Like if I never want to experience this shit anymore, then I need to go to use something that's open source because no one can rock pull that underneath me, right? Unity ultimately didn't do that, but everyone was suddenly realizing they could at any point it could be over and it's never it's to this point it's not open source.

So if they would just shut the doors, it would just stop where it is in time and and no one knows if the editor might even stop, stop running if it couldn't call home anymore from from your machine, right. So I think that's that a lot of people woke up over that worry. And I see that it actually like only really led to action on smaller studios that had the opportunity where it's not like this whole tanker just takes time to really turn around to, to potentially use alternatives.

But certainly in the indie space, a lot of people were like, OK, never going to use that anymore. And they started using Gadot. They also started looking into Bevy as a as an alternative. And I think there is a niche sort of market where I would say, OK, that's, that's a game that you can today effectively do with Bevy. But it's, it's still a very niche kind of project where it's, it doesn't require you to have this nice editor

experience. It's a very data-driven game or very like procedurally generated game. Those kind of games I think really have today already a great way to be developed in in Bevy and Rust. But yeah, the the majority of games out there, you need a proper editor and that's something that will eventually also come. Interesting.

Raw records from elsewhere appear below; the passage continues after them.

Background: an optimization exercise with open tools, aiming at small area, a short achievable clock period and few clock cycles. Do not read the settings as production practice.
In this exercise RTL edits were held to simulation tests only and were not proved equivalent to the original.
Power figures rest on the tool's default switching activity, not on a simulated workload.

<file path="design/flow/config.mk">
export PLATFORM = sky130hd
export DESIGN_NAME = Top
export DESIGN_NICKNAME = Top
export VERILOG_FILES = /design/flow/design.v
export SDC_FILE = /design/flow/constraint.sdc
export NUM_CORES = 4
export LEC_CHECK = 0
export ABC_CLOCK_PERIOD_IN_PS = 3000
export CAP_MARGIN = 20
export CORE_MARGIN = 2
export CORE_UTILIZATION = 40
export SETUP_SLACK_MARGIN = 5
export SLEW_MARGIN = 20
</file>
<file path="design/flow/constraint.sdc">
create_clock -name core_clock -period 8.0 [get_ports {clock}]
set_input_delay 1.6000 -clock core_clock [delete_from_list [all_inputs] [get_ports {clock}]]
set_output_delay 1.6000 -clock core_clock [all_outputs]
set_load 0.01 [all_outputs]
</file>
<file path="design/flow/standard.sh">
#!/bin/bash
# synth_recipe.tcl (not shown) runs the flow's synth.tcl, then flattens the netlist and writes it again
# the make line also repeats each setting of config.mk as NAME=value (left out here)
make -C /OpenROAD-flow-scripts/flow DESIGN_CONFIG=/design/flow/config.mk WORK_HOME=/design/flow/orfs CLKGATE_MAP_FILE= SYNTH_SCRIPT=/design/flow/synth_recipe.tcl "${@:-finish}"
</file>
<file path="design/flow/design.v">
module Top(
  input wire clock,
  input wire reset_n,
  input wire start,
  input wire [127:0] M1_ReadBus1,
  output wire [15:0] M1_ReadAddress1,
  input wire [35:0] M2_ReadBus1,
  input wire [19:0] M2_ReadBus2,
  output wire [15:0] M2_ReadAddress1,
  output wire [15:0] M2_ReadAddress2,
  output wire [127:0] M2_WriteBus,
  output wire [15:0] M2_WriteAddress,
  output wire M2_WriteEnable,
  input wire [127:0] M3_ReadBus1,
  output wire [15:0] M3_ReadAddress1,
  output wire [127:0] M3_WriteBus,
  output wire [15:0] M3_WriteAddress,
  output wire M3_WriteEnable,
  output wire [127:0] M4_WriteBus,
  output wire [15:0] M4_WriteAddress,
  output wire M4_WriteEnable
  );
  localparam REPLAY = 1'b1;
  localparam [14:0] LASTW = 15'd19199;
  localparam [27:0] NPIX = 28'd307200;
  localparam [2:0] L_CAP  = 3'd0,    
                   L_A2   = 3'd1,    
                   L_B2   = 3'd2,    
                   L_A3   = 3'd3,    
                   L_B3   = 3'd4,    
                   L_LOOP = 3'd5;    
  reg s_clr, s_hist, s_drain, s_lut, s_out, s_wait, s_rep;
  reg [14:0] w;         
  reg [2:0]  ph;        
  reg [2:0]  ls;        
  reg        dc;        
  reg [7:0]  ra1, ra2;
  reg [15:0] ra3;       
  wire [7:0] rc = ra3[7:0];
  reg        pv;        
  reg        od;        
  reg [5:0]  phd;       
  reg        we2, we3, m4we;
  reg [7:0]  wa2;
  reg [15:0] wa3;
  reg [14:0] m4a;
  reg [127:0] asm;
  reg [7:0]  v;
  reg        found;
  wire [18:0] a_c3 = asm[26:8];
  wire [18:0] a_c2 = asm[67:49];
  wire [27:0] E    = asm[95:68];
  wire [19:0] Dn   = asm[115:96];
  function [7:0] pix;
    input [127:0] bus;
    input [3:0] k;
    pix = bus[k*8 +: 8];
  endfunction
  reg [3:0] k1, k2, k3;
  always @(*) begin
    case (ph)
      3'd0: begin k1 = 4'd0;  k2 = 4'd1;  k3 = 4'd2;  end
      3'd1: begin k1 = 4'd3;  k2 = 4'd4;  k3 = 4'd5;  end
      3'd2: begin k1 = 4'd6;  k2 = 4'd7;  k3 = 4'd8;  end
      3'd3: begin k1 = 4'd9;  k2 = 4'd10; k3 = 4'd11; end
      3'd4: begin k1 = 4'd12; k2 = 4'd13; k3 = 4'd14; end
      3'd5: begin k1 = 4'd15; k2 = 4'd13; k3 = 4'd7;  end
      3'd6: begin k1 = 4'd1;  k2 = 4'd13; k3 = 4'd10; end
      default: begin k1 = 4'd4; k2 = 4'd13; k3 = 4'd13; end
    endcase
  end
  assign M1_ReadAddress1 = {1'b0, w};
  assign M2_ReadAddress1 = {8'd0, ra1};
  assign M2_ReadAddress2 = {8'd0, ra2};
  assign M3_ReadAddress1 = ra3;
  assign M2_WriteEnable  = we2;
  assign M2_WriteAddress = {8'd0, wa2};
  assign M2_WriteBus     = {asm[31:0], asm[127:32]};
  assign M3_WriteEnable  = we3;
  assign M3_WriteAddress = wa3;
  assign M3_WriteBus     = asm;
  assign M4_WriteEnable  = m4we;
  assign M4_WriteAddress = {1'b0, m4a};
  assign M4_WriteBus     = asm;
  wire [18:0] c2 = (we2 && wa2 == ra1) ? a_c2 : M2_ReadBus1[35:17];
  wire [18:0] c3 = (we3 && wa3[7:0] == rc) ? a_c3 : M3_ReadBus1[26:8];
  wire [18:0] cx = (ls == L_A3 || ls == L_B3 || (ls == L_B2 && !found)) ? a_c3 : a_c2;
  reg  [27:0] ea, eb;
  reg         ec;
  always @(*) begin
    ea = E; eb = {{8{Dn[19]}}, Dn}; ec = 1'b0;
    case (ls)
      L_A2, L_A3: begin
        if (!found) begin ea = 28'd0 - NPIX; eb = {9'd0, cx}; end
        else eb = {1'b0, cx, 8'd0};
      end
      L_B2, L_B3: begin
        if (!found) eb = {9'd0, cx};
        else begin eb = ~{9'd0, cx}; ec = 1'b1; end
      end
      default: ;
    endcase
  end
  wire [27:0] esum = ea + eb + {27'd0, ec};
  wire loop_go = found && (v != 8'd255) && !E[27];
  wire emit = s_lut && (ls == L_LOOP) && !loop_go;
  wire lut_end = emit && (ra1 == 8'd255);
  wire wlast = (w == LASTW);
  wire [14:0] w_inc = wlast ? 15'd0 : w + 15'd1;
  wire nz_next = (M2_ReadBus1[35:17] != 19'd0) || (M3_ReadBus1[26:8] != 19'd0);
  wire hist_end = s_hist && ph == 3'd7 && wlast;
  wire out_end  = s_out && ph == 3'd5 && wlast;
  always @(posedge clock or negedge reset_n) begin
    if (!reset_n) begin
      s_clr <= 1'b0; s_hist <= 1'b0; s_drain <= 1'b0; s_lut <= 1'b0;
      s_out <= 1'b0; s_wait <= 1'b0; s_rep <= 1'b0;
      w <= 15'd0; ph <= 3'd0; ls <= L_CAP; dc <= 1'b0;
      pv <= 1'b0; od <= 1'b0; we2 <= 1'b0; we3 <= 1'b0; m4we <= 1'b0;
      found <= 1'b0; v <= 8'd0;
    end else begin
      pv <= s_hist;
      od <= s_out;
      m4we <= (od && phd[5]) || s_rep;
      we2 <= pv || emit;
      we3 <= pv || emit || s_clr || (REPLAY && od && phd[5]);
      if (start && !s_clr && !s_hist && !s_drain && !s_lut && !s_out && !s_wait && !s_rep)
        s_clr <= 1'b1;
      else if (s_clr && ra1 == 8'd255) begin s_clr <= 1'b0; s_hist <= 1'b1; end
      if (hist_end) begin s_hist <= 1'b0; s_drain <= 1'b1; end
      if (s_drain || s_wait) dc <= ~dc;
      if (s_drain && dc) begin s_drain <= 1'b0; s_lut <= 1'b1; found <= 1'b0; v <= 8'd0; end
      if (lut_end) begin s_lut <= 1'b0; s_out <= 1'b1; end
      if (out_end) begin s_out <= 1'b0; s_wait <= 1'b1; end
      if (s_wait && dc) begin
        s_wait <= 1'b0;
        if (REPLAY) s_rep <= 1'b1; else s_hist <= 1'b1;
      end
      if (s_hist) ph <= ph + 3'd1;
      else if (s_out) ph <= (ph == 3'd5) ? 3'd0 : ph + 3'd1;
      else ph <= 3'd0;
      if ((s_hist && ph == 3'd7) || (s_out && ph == 3'd5) || s_rep) w <= w_inc;
      if (s_lut) begin
        case (ls)
          L_CAP: ls <= nz_next ? L_A2 : L_LOOP;
          L_A2:  ls <= L_B2;
          L_B2:  begin ls <= found ? L_A3 : L_LOOP; found <= 1'b1; end
          L_A3:  ls <= L_B3;
          L_B3:  ls <= L_LOOP;
          default: begin
            if (loop_go) v <= v + 8'd1;
            else ls <= L_CAP;
          end
        endcase
      end
    end
  end
  wire [7:0] ra1_inc = ra1 + 8'd1;
  wire idle = !(s_clr || s_hist || s_drain || s_lut || s_out || s_wait || s_rep);
  always @(posedge clock) begin
    phd <= {s_out && ph == 3'd5, s_out && ph == 3'd4, s_out && ph == 3'd3,
            s_out && ph == 3'd2, s_out && ph == 3'd1, s_out && ph == 3'd0};
    if ((s_out && ph == 3'd5) || s_rep) m4a <= w;
    if (s_clr) begin
      ra1 <= ra1_inc;
    end else if (s_lut) begin
      if (emit) begin ra1 <= ra1_inc; ra3 <= {8'd0, ra1_inc}; end
    end else if (s_drain || idle) begin
      ra1 <= 8'd0; ra3 <= 16'd0;
    end else if (s_rep || (s_wait && dc && REPLAY)) begin
      ra3 <= {1'b1, s_rep ? w_inc : 15'd0};
    end else begin
      ra1 <= pix(M1_ReadBus1, k1);
      ra2 <= pix(M1_ReadBus1, k2);
      ra3 <= {8'd0, pix(M1_ReadBus1, k3)};
    end
    if (s_clr) wa3 <= {8'd0, ra1};
    if (emit) begin wa2 <= ra1; wa3 <= {8'd0, ra1}; end
    if (pv) begin wa2 <= ra1; wa3 <= {8'd0, rc}; end
    if (od && phd[5]) wa3 <= {1'b1, m4a};
    if (s_clr) asm[26:8] <= 19'd0;
    if (s_lut) begin
      if (ls == L_CAP) begin
        asm[67:49] <= M2_ReadBus1[35:17];
        asm[26:8]  <= M3_ReadBus1[26:8];
      end
      if (emit) begin
        asm[7:0] <= v; asm[39:32] <= v;
        asm[26:8] <= 19'd0; asm[67:49] <= 19'd0;
      end
      if (((ls == L_A2 || ls == L_B2 || ls == L_A3 || ls == L_B3)) ||
          (ls == L_LOOP && loop_go))
        asm[95:68] <= esum;
      if (ls == L_B2 && !found) asm[115:96] <= esum[19:0];
    end
    if (pv) begin
      asm[67:49] <= c2 + 19'd1;
      asm[26:8]  <= c3 + 19'd1;
    end
    if (s_rep) asm <= M3_ReadBus1;
    if (od) begin
      if (phd[0]) begin asm[7:0]     <= M2_ReadBus1[7:0]; asm[15:8]    <= M2_ReadBus2[7:0]; asm[23:16]   <= M3_ReadBus1[7:0]; end
      if (phd[1]) begin asm[31:24]   <= M2_ReadBus1[7:0]; asm[39:32]   <= M2_ReadBus2[7:0]; asm[47:40]   <= M3_ReadBus1[7:0]; end
      if (phd[2]) begin asm[55:48]   <= M2_ReadBus1[7:0]; asm[63:56]   <= M2_ReadBus2[7:0]; asm[71:64]   <= M3_ReadBus1[7:0]; end
      if (phd[3]) begin asm[79:72]   <= M2_ReadBus1[7:0]; asm[87:80]   <= M2_ReadBus2[7:0]; asm[95:88]   <= M3_ReadBus1[7:0]; end
      if (phd[4]) begin asm[103:96]  <= M2_ReadBus1[7:0]; asm[111:104] <= M2_ReadBus2[7:0]; asm[119:112] <= M3_ReadBus1[7:0]; end
      if (phd[5]) asm[127:120] <= M2_ReadBus1[7:0];
    end
  end
endmodule
</file>
<file path="design/flow/flow/run.sh">
#!/bin/bash
set -euo pipefail
bash standard.sh 'BUFFER_PORTS_ARGS=-buffer_cell sky130_fd_sc_hd__buf_1' finish > make_finish.log 2>&1
</file>
==> summary.txt, run 1 <==
* Wire length of the first global-routing pass at 152.4 mm
* DRC viols at 0
* Critical hold path startpoint: wa3[15]$_SDFFE_PP1P_
* Sequential standard cell area at 5954 um^2
* Number of DRC markers after the initial detailed-route iteration at 2694
* Site row count at 84
* Largest vdd supply drop at 141.8 uV
* Per-cell routed wire length at 28.23 um
* Internal power at 2198 uW
* Share of synthesized flip-flops with an asynchronous set or reset at 17.34%
* Psw at 825.0 uW
* Sequential-to-total area share from yosys stat at 27.84%
* H-tree depth reported by CTS at 1
* Vias in the first global route at 21750
* Number of placed instances with taps included at 3724
* Worst reg2reg path startpoint: ls[0]$_DFFE_PN0P_
* Synth area leaders: sky130_fd_sc_hd__dfxtp_1 (13%), sky130_fd_sc_hd__buf_4 (10%), sky130_fd_sc_hd__edfxtp_1 (10%), sky130_fd_sc_hd__nand2_1 (7.1%), sky130_fd_sc_hd__o21ai_0 (5.5%)
* Clock buffer depth at 3
* Filler Cells Inserted at 5106
* Data required time at the worst endpoint at 8.54 ns
* Mean cell area of the mapped netlist at 7.936 um^2
* Antenna violations before repair at 10
* Final HPWL DP at 79.83 mm
* Placer congestion estimate at 0.9438
* Count of clock tree sinks at 248
* Status: finished clean
* Critical path endpoint category: flip-flop
* Worst-skew pair later-pin latency at 0.61 ns
* Number of buffer cells added on primary ports at 766
* R2R depth at 19
* Transition time at the pin with the least slew margin at 1.129 ns
* Clock tree from TritonCTS: built
* Routed vias/inst at 6.006
* Cell with the most instances on the worst path: sky130_fd_sc_hd__buf_4
* GR Overflow Total at 0
* Combined buffer and inverter count along the critical path at 4
* Worst slew slack as a fraction of its limit at 24.45%
* Die X at 233.8 um
* Worst Hold Path Cells at 1
* Number of distinct standard cells referenced by the synthesized netlist at 68
* Count of final max-slew check failures at 0
* Setup slack on the worst flop-to-flop path at 3.89 ns
* Maximum number of pins on one net before global-route repair at 91
* CTS Buf Count at 31
* Power density over the cells at 113.3 nW/um^2
* Endpoint of the worst hold-timing path: wa3[15]$_SDFFE_PP1P_
* Number of top-level pins at 814
* GRT Resource Usage Total at 38.19%
* Hold/Removal Path Class: flip-flop to flip-flop
* RR Endpoint: asm[87]$_DFF_P_
* Commonest register cell after synthesis: sky130_fd_sc_hd__dfxtp_1
* Effective utilization at floorplan at 40.36%
* Flop pwr share at 42.9%
* Layout-stage area growth over the synthesis result at 26.32%
* Number of setup violations in the final report at 0
* Largest fanout of any net on the critical path at 5
* Portion of synthesized cell area occupied by the leading cell type at 12.79%
* Kind of cell with the highest combined delay on the critical path: compound AO/OA/AOI/OAI gates
* Number of enable flip-flop cells after synthesis at 70
* Final period util at 51.36%
* Slowest stage cell on the critical path: sky130_fd_sc_hd__dfrtp_2
* Worst setup SP type: flip-flop
* Share of cells above drive strength 1 at 20.14%
* Net switching share of the total power at 27.29%
* Number of failing hold endpoints at the final stage at 0
* LEAKAGE at 0.009950 uW
* DIE HEIGHT at 233.8 um
* Synthesized flop and latch total at 248
* CTS Root Cell: sky130_fd_sc_hd__clkbuf_16
* Critical Setup Path Class: flip-flop to flip-flop
* RSZ-0062 raised after global routing: yes
* Worst clock skew at 0.01501 ns
* Post-route insts no fill at 3944
* Total vias in the final route at 23690
* Netlist Area Pre-Place at 21130 um^2
* Multi-input combinational cell area at 13860 um^2
* Final net count at 3599
* Synthesis Warnings at 1
* Max-cap violation count at 0
* Cell taking the most area after synthesis: sky130_fd_sc_hd__dfxtp_1
* WL final at 111.3 mm
* Total negative setup slack at 0 ns
* Crit path largest cell delay at 0.44 ns
* Final critical delay including setup and external delays at 4.109 ns
* Most numerous cell in the Yosys netlist: sky130_fd_sc_hd__nand2_1
* Arrival time of the worst setup path at 4.65 ns
* Comb power frac at 10.2%
* Clock-pin slew on the worst setup and hold paths at 0.07 ns
* Number of instances in the synthesized netlist at 2662
* Achievable clock frequency at 243.4 MHz
* Core area at 52340 um^2
* Clock network fraction of total power at 46.9%
* Drt pass-1 iters at 6
* Cell-by-cell listing of the critical path: nand2b_4 > a22oi_2 > buf_4 > buf_8 > mux2_4 > ha_1 > nor2_1 > a221o_1 > ha_4 > o21ai_2 > a211oi_2 > o211ai_1 > buf_4 > a211oi_4 > buf_4 > nor3_2 > nor4_1 > a211oi_1 > o21ai_1
* Antenna-violating nets left at 0
* Die Outline Area at 54670 um^2
* Top cells by count, synth: sky130_fd_sc_hd__nand2_1 (401), sky130_fd_sc_hd__buf_4 (289), sky130_fd_sc_hd__o21ai_0 (231), sky130_fd_sc_hd__nor2_1 (167), sky130_fd_sc_hd__a21oi_1 (162)
==> sequential cells by signal (all words and copies together) (netlist names), 3 cells and up <==
name	cells
v	8
ra2	8
wa2	8
ra3	16
ra1	8
m4a	15
asm	128
wa3	16
w	15
ls	3
ph	3
phd	6
==> cells in the final DEF, fill, tap and decap left out, types with 25 or more instances in the layout <==
cell type / synthesis / layout
sky130_fd_sc_hd__buf_1: 11 / 715
sky130_fd_sc_hd__nand2_1: 401 / 394
sky130_fd_sc_hd__o21ai_0: 231 / 171
sky130_fd_sc_hd__nor2_1: 167 / 152
sky130_fd_sc_hd__buf_4: 289 / 134
sky130_fd_sc_hd__a21oi_1: 162 / 130
sky130_fd_sc_hd__nand3_1: 133 / 125
sky130_fd_sc_hd__mux2i_1: 112 / 107
sky130_fd_sc_hd__dfxtp_1: 135 / 99
sky130_fd_sc_hd__edfxtp_1: 70 / 70
sky130_fd_sc_hd__xnor2_1: 75 / 54
sky130_fd_sc_hd__o21ai_1: 3 / 53
sky130_fd_sc_hd__and3_1: 52 / 50
sky130_fd_sc_hd__buf_6: 0 / 37
sky130_fd_sc_hd__dfrtp_1: 43 / 34
sky130_fd_sc_hd__mux4_2: 33 / 33
sky130_fd_sc_hd__dfxtp_2: 0 / 33
sky130_fd_sc_hd__clkbuf_16: 0 / 33
sky130_fd_sc_hd__xor2_1: 33 / 32
sky130_fd_sc_hd__buf_2: 28 / 32
sky130_fd_sc_hd__o211ai_1: 31 / 31
sky130_fd_sc_hd__a21oi_2: 0 / 30
sky130_fd_sc_hd__mux2_2: 44 / 29
sky130_fd_sc_hd__a22oi_1: 32 / 27
sky130_fd_sc_hd__a221oi_1: 28 / 27
sky130_fd_sc_hd__nor3_1: 33 / 26
sky130_fd_sc_hd__conb_1: 1 / 26
sky130_fd_sc_hd__ha_1: 53 / 25
==> metrics by stage <==
step,area (um^2),total power (uW),worst slack [ns],hold WS [ns],util (%)
2_1_floorplan,21490,1449,4.005,0.3519,-
3_3_place_gp,22640,1598,3.328,0.4812,43.26
3_5_place_dp,22650,1601,3.273,0.4965,43.27
4_1_cts,25960,3014,3.925,0.5118,49.60
5_1_grt,26680,3092,3.720,0.5470,50.97
6_report,26690,3023,3.891,0.5051,50.98
==> power by group through the flow <==
stage	Sequential, uW	Clock (uW)	Combinational [uW]
2_1_floorplan	1320	0	125
3_3_place_gp	1320	0	273
3_5_place_dp	1330	0	276
4_1_cts	1300	1430	290
5_1_grt	1300	1470	322
6_report	1300	1420	308
==> routing by layer <==
metal	GRT usage (%)	wire length [um]
met5	1.696	192
met4	18.59	6332
met3	13.35	13260
met2	60.99	50260
met1	45.60	41300
==> how the worst max path moves through the flow <==
stage / from / endpoint / slack [ns] / cells past startpoint
finish: ls[0]$_DFFE_PN0P_ / asm[87]$_DFF_P_ / 3.89 / 19
global route: ls[1]$_DFFE_PN0P_ / asm[87]$_DFF_P_ / 3.72 / 20
CTS: ls[0]$_DFFE_PN0P_ / asm[80]$_DFF_P_ / 3.93 / 17
detailed placement: found$_DFF_PN0_ / asm[108]$_DFF_P_ / 3.27 / 15
global placement: found$_DFF_PN0_ / asm[80]$_DFF_P_ / 3.33 / 14
floorplan: ls[0]$_DFFE_PN0P_ / asm[80]$_DFF_P_ / 4.00 / 16
==> worst register-to-register path, stage by stage (launching register included) <==
cell and delay (ns):
sky130_fd_sc_hd__dfrtp_2 0.44, sky130_fd_sc_hd__nand2b_4 0.16, sky130_fd_sc_hd__a22oi_2 0.16, sky130_fd_sc_hd__buf_4 0.18, sky130_fd_sc_hd__buf_8 0.13, sky130_fd_sc_hd__mux2_4 0.32
sky130_fd_sc_hd__ha_1 0.28, sky130_fd_sc_hd__nor2_1 0.05, sky130_fd_sc_hd__a221o_1 0.32, sky130_fd_sc_hd__ha_4 0.31, sky130_fd_sc_hd__o21ai_2 0.08, sky130_fd_sc_hd__a211oi_2 0.29
sky130_fd_sc_hd__o211ai_1 0.12, sky130_fd_sc_hd__buf_4 0.17, sky130_fd_sc_hd__a211oi_4 0.29, sky130_fd_sc_hd__buf_4 0.18, sky130_fd_sc_hd__nor3_2 0.05, sky130_fd_sc_hd__nor4_1 0.30
sky130_fd_sc_hd__a211oi_1 0.08, sky130_fd_sc_hd__o21ai_1 0.15
==> final cells by class <==
type	count	share of cell area, %
multi-input combinational	1964	51.95
sequential	248	22.31
timing repair buffer	960	18.35
clock buffer	38	3.230
tap	688	3.226
clock inverter	18	0.5345
inverter	24	0.3517
antenna	4	0.03751
==> what timing repair did <==
| action | CTS | global route |
|---|---|---|
| buffers inserted | 121 | 25 |
| pin swaps | 124 | 68 |
| setup endpoints to repair | 242 | 134 |
| cloned | 9 | 4 |
| hold buffers | 0 | 0 |
| gates resized for setup | 322 | 121 |
==> cell families (layout without fill, tap and decap cells) <==
| family | Yosys count | in the layout | synth area share (%) |
|---|---|---|---|
| adder cells (fa/ha/maj) | 55 | 55 | 3.329 |
| AND/OR/NAND/NOR | 926 | 927 | 19.93 |
| other | 1 | 30 | 0.01775 |
| XOR/XNOR | 108 | 108 | 4.478 |
| multiplexers | 190 | 190 | 11.24 |
| flip-flops | 248 | 248 | 27.84 |
| buffers and inverters | 477 | 1040 | 13.78 |
| AO/OA/AOI/OAI | 657 | 658 | 19.40 |
Testbench counts, summed over its fixed seeds: cycles 2,318,192.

We had a hackathon, I think it was last week, and some colleagues of mine actually played around with Godot trying to figure out what the rendering looks like, how fast we can get something on a meta quest actually rendered and played around with. It was fun. And I didn't know it was because of kind of what people experience with Unity and kind of the the awareness that, oh shit, if our core is this and it's not in our control basically, then we have a huge dependency there.

Yeah. I mean, there's, there's probably, I mean, there was already usage of GDO before, but this was a that was a huge like growth situation that that more people were seriously considering GDO at that point in time. And it was a great timing because Gido just had this big release before they had all these like more modern rendering features that also made it like more feel feel closer to what they, what you could build in terms of really realistic graphics with them.

You could already do like the, the, the the typical 2D games, like the candy crushes of today. You could already do that with Gido years ago, right? But this gave it like that was a great moment in time where Gido caught up in terms of graphics and fidelity and also got more way more attention and publicity because of the the the situation with Unity.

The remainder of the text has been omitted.